樸小菱一陣無語:“我沒有再誇你啊!算了算了,懶得跟你說那麽多,你這種人,成也是在你的圓滑上,將來吃虧也會吃在這個上邊。”

blue:“我到不這麽認為。不信我們走著看,將來……”

樸小菱再次抬手打斷他的話:“不必。你是成是敗跟我沒關係,我不感興趣,也不想跟你走著看。到此為止,接下來,你走你的陽關道我走我的獨木橋,我們的交往不會再繼續下去了!明白?”

blue搖頭:“不明白。你可真是過河拆橋。”

樸小菱反駁:“不,在過河前,我已經告訴你了,我會拆橋的。”

“但是沒有想到你真得會這樣做,並且這麽快。我以為你多少會挽留一下,畢竟現在我是唯一能幫你的人。”

樸小菱眼底勾著笑,但是冷冷的:“不。接下來能幫我的……是你想不到的。”

blue挑眉:“你這樣,會讓我對你越來越感興趣的。”

樸小菱轉身就走,不再跟他對話。

接下來幫自己的,就是奚家。

別說blue想不到,在幾個小時以前,自己都想不到。樸小菱不知道這算不算造化弄人,人生轉變太快,誰都料不到。

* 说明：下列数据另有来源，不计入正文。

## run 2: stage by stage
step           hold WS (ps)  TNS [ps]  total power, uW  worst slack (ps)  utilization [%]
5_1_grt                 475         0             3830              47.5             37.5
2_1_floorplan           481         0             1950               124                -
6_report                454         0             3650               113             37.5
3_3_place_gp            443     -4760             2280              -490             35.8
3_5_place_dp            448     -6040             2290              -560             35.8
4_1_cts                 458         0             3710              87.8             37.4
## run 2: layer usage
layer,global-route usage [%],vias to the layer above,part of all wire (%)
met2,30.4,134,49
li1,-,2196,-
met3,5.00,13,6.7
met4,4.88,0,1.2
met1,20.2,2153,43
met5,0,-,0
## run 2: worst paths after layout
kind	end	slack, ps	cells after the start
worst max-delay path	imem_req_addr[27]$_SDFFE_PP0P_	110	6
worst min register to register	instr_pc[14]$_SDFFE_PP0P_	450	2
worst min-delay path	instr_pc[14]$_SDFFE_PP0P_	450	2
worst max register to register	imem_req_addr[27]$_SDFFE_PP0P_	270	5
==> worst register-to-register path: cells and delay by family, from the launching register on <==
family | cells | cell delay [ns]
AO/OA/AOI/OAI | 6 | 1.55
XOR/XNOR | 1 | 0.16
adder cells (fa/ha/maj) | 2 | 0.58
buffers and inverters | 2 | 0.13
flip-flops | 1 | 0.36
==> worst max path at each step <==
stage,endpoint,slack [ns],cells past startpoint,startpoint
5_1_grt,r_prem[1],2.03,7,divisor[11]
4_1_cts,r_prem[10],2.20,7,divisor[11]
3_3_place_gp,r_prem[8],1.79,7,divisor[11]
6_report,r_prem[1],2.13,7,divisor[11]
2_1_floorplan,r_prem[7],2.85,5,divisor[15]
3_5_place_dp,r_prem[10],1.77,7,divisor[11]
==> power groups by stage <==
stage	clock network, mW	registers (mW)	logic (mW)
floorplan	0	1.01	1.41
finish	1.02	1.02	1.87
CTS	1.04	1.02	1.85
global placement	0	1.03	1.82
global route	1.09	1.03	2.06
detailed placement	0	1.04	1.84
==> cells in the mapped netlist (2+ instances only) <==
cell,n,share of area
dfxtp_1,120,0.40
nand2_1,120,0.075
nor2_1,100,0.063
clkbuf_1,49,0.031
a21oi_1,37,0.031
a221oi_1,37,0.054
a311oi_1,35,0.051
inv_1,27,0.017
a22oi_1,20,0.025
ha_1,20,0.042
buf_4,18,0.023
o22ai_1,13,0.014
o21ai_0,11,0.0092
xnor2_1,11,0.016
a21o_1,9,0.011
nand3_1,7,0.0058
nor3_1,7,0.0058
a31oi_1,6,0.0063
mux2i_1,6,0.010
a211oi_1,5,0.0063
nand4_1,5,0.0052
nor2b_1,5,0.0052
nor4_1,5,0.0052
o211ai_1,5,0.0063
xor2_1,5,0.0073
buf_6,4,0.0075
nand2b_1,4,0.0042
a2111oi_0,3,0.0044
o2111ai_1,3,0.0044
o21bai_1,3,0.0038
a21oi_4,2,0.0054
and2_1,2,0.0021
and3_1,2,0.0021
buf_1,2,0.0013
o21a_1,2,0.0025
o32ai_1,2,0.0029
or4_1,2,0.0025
## src/rtl/gpio_filter_bank.sv

```systemverilog
// gpio_filter_bank: N-channel stability-counter debounce filter with
// rise/fall event pulses and sticky write-1-to-clear event status.
module gpio_filter_bank #(
    parameter int unsigned NumCh    = 8,
    parameter int unsigned CntWidth = 4,
    parameter bit          AsyncOn  = 1'b1
) (
    input  logic                      clk_i,
    input  logic                      rst_i,
    input  logic [NumCh-1:0]          enable_i,
    input  logic [NumCh-1:0]          filter_i,
    input  logic [NumCh*CntWidth-1:0] thresh_i,
    input  logic [NumCh-1:0]          rise_en_i,
    input  logic [NumCh-1:0]          fall_en_i,
    input  logic [NumCh-1:0]          evt_clr_i,
    output logic [NumCh-1:0]          filter_o,
    output logic [NumCh-1:0]          rise_o,
    output logic [NumCh-1:0]          fall_o,
    output logic [NumCh-1:0]          evt_status_o
);

    logic [NumCh-1:0] s;
    logic [NumCh-1:0] sample_q;
    logic [NumCh-1:0] stored_q;
    logic [NumCh-1:0] stored_d;
    logic [NumCh-1:0] out_q;
    logic [NumCh-1:0] status_q;
    logic [NumCh-1:0] status_d;

    if (AsyncOn) begin : g_sync
        logic [NumCh-1:0] sync1_q;
        logic [NumCh-1:0] sync2_q;

        always_ff @(posedge clk_i) begin
            if (rst_i) begin
                sync1_q <= '0;
                sync2_q <= '0;
            end else begin
                sync1_q <= filter_i;
                sync2_q <= sync1_q;
            end
        end

        assign s = sync2_q;
    end else begin : g_nosync
        assign s = filter_i;
    end

    for (genvar i = 0; i < NumCh; i++) begin : g_ch
        logic [CntWidth-1:0] thr;
        logic [CntWidth-1:0] ctr_q;
        logic [CntWidth-1:0] ctr_d;

        assign thr = thresh_i[i*CntWidth +: CntWidth];

        // Saturating compare uses >= so a lowered threshold fires at once.
        always_comb begin
            if (s[i] != sample_q[i]) begin
                ctr_d = '0;
            end else if (ctr_q >= thr) begin
                ctr_d = thr;
            end else begin
                ctr_d = ctr_q + 1'b1;
            end
        end

        always_ff @(posedge clk_i) begin
            if (rst_i) begin
                ctr_q <= '0;
            end else begin
                ctr_q <= ctr_d;
            end
        end

        assign stored_d[i] = (ctr_d == thr) ? s[i] : stored_q[i];
    end

    assign filter_o     = (enable_i & stored_q) | (~enable_i & s);
    assign rise_o       = filter_o & ~out_q;
    assign fall_o       = ~filter_o & out_q;
    assign evt_status_o = status_q;

    // A new event outranks a simultaneous clear.
    assign status_d = (status_q & ~evt_clr_i)
                    | (rise_o & rise_en_i)
                    | (fall_o & fall_en_i);

    always_ff @(posedge clk_i) begin
        if (rst_i) begin
            sample_q <= '0;
            stored_q <= '0;
            out_q    <= '0;
            status_q <= '0;
        end else begin
            sample_q <= s;
            stored_q <= stored_d;
            out_q    <= filter_o;
            status_q <= status_d;
        end
    end

endmodule

```
===== src/flat_wrapper.sv =====
// flat-port wrapper written by rule: the top's interface ports become plain ports
module dag_addr_gen_flat 
#(
    parameter int AW   = 16,
    parameter int NREG = 8
)
  (clk, rst, bus_ps_dg_en, bus_ps_dg_dgsclt, bus_ps_dg_mdfy, bus_ps_dg_iadd, bus_ps_dg_madd, bus_ps_dg_wrt_en, bus_ps_dg_wrt_add, bus_ps_dg_rd_add, bus_bc_dt, bus_dg_bc_dt, bus_dg_ps_add, bus_dg_dm_add, bus_dg_dm_vld);
  dag_addr_gen_if #(.AW(AW)) bus_i ();
  input  logic clk;
  input  logic rst;
  input wire logic [$bits(bus_i.ps_dg_en)-1:0] bus_ps_dg_en;
  input wire logic [$bits(bus_i.ps_dg_dgsclt)-1:0] bus_ps_dg_dgsclt;
  input wire logic [$bits(bus_i.ps_dg_mdfy)-1:0] bus_ps_dg_mdfy;
  input wire logic [$bits(bus_i.ps_dg_iadd)-1:0] bus_ps_dg_iadd;
  input wire logic [$bits(bus_i.ps_dg_madd)-1:0] bus_ps_dg_madd;
  input wire logic [$bits(bus_i.ps_dg_wrt_en)-1:0] bus_ps_dg_wrt_en;
  input wire logic [$bits(bus_i.ps_dg_wrt_add)-1:0] bus_ps_dg_wrt_add;
  input wire logic [$bits(bus_i.ps_dg_rd_add)-1:0] bus_ps_dg_rd_add;
  input wire logic [$bits(bus_i.bc_dt)-1:0] bus_bc_dt;
  output wire logic [$bits(bus_i.dg_bc_dt)-1:0] bus_dg_bc_dt;
  output wire logic [$bits(bus_i.dg_ps_add)-1:0] bus_dg_ps_add;
  output wire logic [$bits(bus_i.dg_dm_add)-1:0] bus_dg_dm_add;
  output wire logic [$bits(bus_i.dg_dm_vld)-1:0] bus_dg_dm_vld;
  assign bus_i.ps_dg_en = bus_ps_dg_en;
  assign bus_i.ps_dg_dgsclt = bus_ps_dg_dgsclt;
  assign bus_i.ps_dg_mdfy = bus_ps_dg_mdfy;
  assign bus_i.ps_dg_iadd = bus_ps_dg_iadd;
  assign bus_i.ps_dg_madd = bus_ps_dg_madd;
  assign bus_i.ps_dg_wrt_en = bus_ps_dg_wrt_en;
  assign bus_i.ps_dg_wrt_add = bus_ps_dg_wrt_add;
  assign bus_i.ps_dg_rd_add = bus_ps_dg_rd_add;
  assign bus_i.bc_dt = bus_bc_dt;
  assign bus_dg_bc_dt = bus_i.dg_bc_dt;
  assign bus_dg_ps_add = bus_i.dg_ps_add;
  assign bus_dg_dm_add = bus_i.dg_dm_add;
  assign bus_dg_dm_vld = bus_i.dg_dm_vld;
  dag_addr_gen #(.AW(AW), .NREG(NREG)) u_core (.clk(clk), .rst(rst), .bus(bus_i));
endmodule

===== config.mk =====
export PLATFORM = sky130hd
export DESIGN_NAME = dag_addr_gen_flat
export DESIGN_NICKNAME = d
export VERILOG_FILES = /design/src/rtl/dag_addr_gen_if.sv /design/src/rtl/dag_addr_gen.sv /design/src/flat_wrapper.sv
export SDC_FILE = /design/constraint.sdc
export NUM_CORES = 1
export LEC_CHECK = 0
export CORE_ASPECT_RATIO = 1.1
export CORE_UTILIZATION = 30
export DETAILED_ROUTE_END_ITERATION = 10
export PLACE_DENSITY_LB_ADDON = 0.05
export RECOVER_POWER = 25
export SYNTH_ARGS = -nofsm -noshare
export SYNTH_HDL_FRONTEND = slang
export SYNTH_SLANG_ARGS = --single-unit
export TNS_END_PERCENT = 20

===== constraint.sdc =====
create_clock -name clk -period 16.1 [get_ports clk]
set_clock_uncertainty 0.05 [all_clocks]
set_input_delay 4.83 -clock clk [delete_from_list [all_inputs] [get_ports clk]]
set_output_delay 4.83 -clock clk [all_outputs]
set_load 0.02 [all_outputs]
[config.mk]
export PLATFORM = sky130hd
export DESIGN_NAME = axi_mem_arbiter_flat
export DESIGN_NICKNAME = d
export VERILOG_FILES = /design/src/rtl/axi_mem_arbiter_pkg.sv /design/src/rtl/axi_mem_arbiter_if.sv /design/src/rtl/axi_mem_arbiter.sv /design/src/flat_wrapper.sv
export SDC_FILE = /design/constraint.sdc
export NUM_CORES = 1
export LEC_CHECK = 0
export ABC_AREA = 1
export CAP_MARGIN = 25
export CORE_AREA = 4 4 216 218
export CTS_BUF_LIST = sky130_fd_sc_hd__clkbuf_4 sky130_fd_sc_hd__clkbuf_8
export CTS_CLUSTER_DIAMETER = 50
export DETAILED_ROUTE_END_ITERATION = 10
export DIE_AREA = 0 0 220 222
export GPL_TIMING_DRIVEN = 0
export PLACE_DENSITY_LB_ADDON = 0.15
export SLEW_MARGIN = 20
export SYNTH_ARGS = -nofsm -noshare
export SYNTH_HDL_FRONTEND = slang
export SYNTH_SLANG_ARGS = --single-unit
[constraint.sdc]
create_clock -name clk -period 4.4 [get_ports clk]
set_input_delay 0.88 -clock clk [delete_from_list [all_inputs] [get_ports clk]]
set_output_delay 0.88 -clock clk [all_outputs]
set_load 0.02 [all_outputs]
[src/rtl/axi_mem_arbiter_pkg.sv]
// Shared types and defaults for the IF/MEM arbiter in front of the AXI bridge.
package axi_mem_arbiter_pkg;

    localparam int ADDR_W_DEF = 64;
    localparam int DATA_W_DEF = 64;
    localparam int LEN_W_DEF  = 8;

    localparam logic [1:0] RESP_OKAY = 2'b00;

    typedef enum logic [1:0] {
        SIZE_1B = 2'b00,
        SIZE_2B = 2'b01,
        SIZE_4B = 2'b10,
        SIZE_8B = 2'b11
    } size_t;

    typedef enum logic [2:0] {
        S_IDLE,
        S_IF_AR,
        S_IF_R,
        S_MEM_AR,
        S_MEM_R,
        S_MEM_W
    } state_t;

endpackage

樸小菱把那份合同裝到自己的口袋裏,紙張撐得口袋鼓鼓囊囊,像是裝了什麽重要的未來。說起來,這確實是重要的未來,很重要很重要,是自己能為顧承宣謀劃的未來。

唯一的。

想到這裏就會覺得悲傷,樸小菱給自己鼓了鼓氣,收了心思,繼續邁開腳步往前走。現在合同到手裏了,顧承宣會不會簽,這是個很關鍵的問題。以他的性格來說,八成是不會簽的。

怎麽樣讓他簽下這個字……

不不不,在這之前,怎麽把合同給他……

樸小菱才後知後覺地意識到,剛剛自己漫無目的地在奚家走來走去,其實完全可以走出去的。現在奚家這麽亂,保鏢都不見了,他們自己的人都在奚銳利的房間周圍。

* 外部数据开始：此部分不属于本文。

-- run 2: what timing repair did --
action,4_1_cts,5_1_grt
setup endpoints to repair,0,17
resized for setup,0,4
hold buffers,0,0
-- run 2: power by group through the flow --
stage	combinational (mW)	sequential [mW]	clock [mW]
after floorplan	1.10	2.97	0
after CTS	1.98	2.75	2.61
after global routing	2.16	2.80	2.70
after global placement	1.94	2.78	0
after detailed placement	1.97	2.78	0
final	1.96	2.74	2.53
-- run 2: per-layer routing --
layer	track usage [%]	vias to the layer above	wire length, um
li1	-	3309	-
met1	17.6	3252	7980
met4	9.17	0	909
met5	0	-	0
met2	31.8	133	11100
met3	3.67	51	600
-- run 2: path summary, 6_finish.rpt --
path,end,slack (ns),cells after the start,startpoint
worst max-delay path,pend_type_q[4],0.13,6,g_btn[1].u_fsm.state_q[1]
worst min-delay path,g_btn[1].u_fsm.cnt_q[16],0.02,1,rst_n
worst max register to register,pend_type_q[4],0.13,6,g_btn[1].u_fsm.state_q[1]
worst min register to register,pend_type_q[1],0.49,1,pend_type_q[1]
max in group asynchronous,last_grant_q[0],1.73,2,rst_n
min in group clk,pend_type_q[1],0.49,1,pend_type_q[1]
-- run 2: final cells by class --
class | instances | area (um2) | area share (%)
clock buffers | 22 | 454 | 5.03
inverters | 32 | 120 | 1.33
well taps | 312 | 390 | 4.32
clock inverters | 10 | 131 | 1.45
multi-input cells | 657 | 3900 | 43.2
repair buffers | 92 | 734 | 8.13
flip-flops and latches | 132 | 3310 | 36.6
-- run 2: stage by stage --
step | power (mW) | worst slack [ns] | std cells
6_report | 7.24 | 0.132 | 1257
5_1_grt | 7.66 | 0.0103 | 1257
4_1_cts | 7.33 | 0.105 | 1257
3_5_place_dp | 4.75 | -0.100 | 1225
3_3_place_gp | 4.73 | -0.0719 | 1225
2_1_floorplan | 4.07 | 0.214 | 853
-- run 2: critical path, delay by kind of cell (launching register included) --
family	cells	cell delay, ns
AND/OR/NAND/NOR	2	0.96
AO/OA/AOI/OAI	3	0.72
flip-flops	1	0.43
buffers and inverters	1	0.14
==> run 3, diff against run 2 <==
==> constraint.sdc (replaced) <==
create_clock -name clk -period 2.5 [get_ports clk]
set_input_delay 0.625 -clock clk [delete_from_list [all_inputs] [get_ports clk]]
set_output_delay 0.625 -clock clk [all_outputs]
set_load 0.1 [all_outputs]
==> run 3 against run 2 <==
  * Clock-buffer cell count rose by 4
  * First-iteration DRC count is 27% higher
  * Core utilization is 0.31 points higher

可以說,奚家整個日常運作完全和奚銳利一起癱瘓掉了。這個時候,自己要是走的話,應該是沒有人攔自己的吧?

就算有門衛,現在奚家的人這麽脫節,自己從中間做個小手腳,也沒什麽問題的。要走掉的話……

要走掉嗎?

樸小菱握緊拳頭,手碰到自己的口袋,裏邊的紙張隔著衣服,似乎能傳來溫度。但其實,紙張怎麽會有溫度呢?紙張是死物,是不可能有溫度的。

熱的,其實是自己吧?

自己的手,自己的心髒,自己的……情緒和靈魂。

樸小菱覺得自己忍耐不住了,她一定要見顧承宣一麵。要把合同親手交給他,要當麵,交到他的手上。這可能是最後一次機會了,以後,再也找不到其他的理由去見他了。

所以自己要把握住這一次機會。

不能自己斷絕這個機會。

樸小菱抬起手捂住自己的臉,她發現要徹底狠下心,這是很難的事情。但凡有一點回轉的餘地,自己都會猶豫。會動搖。會想要回頭。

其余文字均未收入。